Shelly LaGrou tried to keep her daughter calm Sunday while her husband frantically called the teen's employer, Denali Princess Wilderness Lodge, which alerted Alaska State Troopers. That call set in motion a dramatic 45-minute rescue near Denali National Park that was captured by the National Geographic Channel reality show "Alaska State Troopers." It's expected to air this fall.
The teen said that before her rescue, she believed she was staring death in the face and thought about everything she would miss in her life.
Instead, she sustained only minor scratches.
"It feels like it was something out of a movie," she said, laughing when reminded that in a way, it was. "It was all just so unreal that it was actually happening."
Shelly and Cherelle LaGrou were talking for about 15 minutes before the teen fell from a ridge atop Fox Creek.

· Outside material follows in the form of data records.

==> config.mk <==
export PLATFORM = sky130hd
export DESIGN_NAME = utx_sphy_tx
export DESIGN_NICKNAME = d
export VERILOG_FILES = /design/src/rtl/utx_pkg.sv /design/src/rtl/utx_cell_counter.sv /design/src/rtl/utx_flow_gate.sv /design/src/rtl/utx_bus_driver.sv /design/src/rtl/utx_sphy_tx.sv
export SDC_FILE = /design/constraint.sdc
export NUM_CORES = 1
export LEC_CHECK = 0
export CORE_MARGIN = 2
export CORE_UTILIZATION = 45
export CTS_CLUSTER_SIZE = 28
export DETAILED_ROUTE_END_ITERATION = 8
export PLACE_DENSITY = 0.75
export SYNTH_ARGS = -nofsm -noshare
export SYNTH_HDL_FRONTEND = slang
export SYNTH_SLANG_ARGS = --single-unit
==> constraint.sdc <==
create_clock -name clk -period 2 [get_ports clk]
set_input_delay 0.5 -clock clk [delete_from_list [all_inputs] [get_ports clk]]
set_output_delay 0.5 -clock clk [all_outputs]
set_load 0.01 [all_outputs]
==> src/rtl/utx_pkg.sv <==
package utx_pkg;
  // Byte index after one accepted byte, wrapping at the cell length.
  function automatic int unsigned cell_next(int unsigned cur, int unsigned len);
    return (cur + 1 >= len) ? 0 : cur + 1;
  endfunction

  // Remaining grace bytes after a cycle in octet-level flow control.
  function automatic int unsigned grace_next(int unsigned cur, int unsigned full_allow,
                                             logic reload, logic take);
    if (reload) return full_allow;
    if (take && cur != 0) return cur - 1;
    return cur;
  endfunction
endpackage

The mother suggested Cherelle switch the phone to the hands-free option, which she did.
She told her mother she had reached the edge of the mountain and didn't know what to do. Then came the scream.
When the teen came back on the phone, she was hysterical and said her feet kept slipping. In that position, there was no way she could have called for help herself, Cherelle LaGrou said.
Mother and daughter prayed together that angels would hold the teenager against the wall of the mountain.
Soon after troopers arrived, Cherelle LaGrou's phone went dead. After the teen was safely on the ground, officials called her parents.
While she waited to hear from rescuers, Shelly LaGrou didn't know they had secured her daughter with a rope. All she knew was that her daughter had been getting weary of trying to hold on.
"I knew that just one wrong slip any second, and I'd be hearing her scream again and she'd be gone," she said.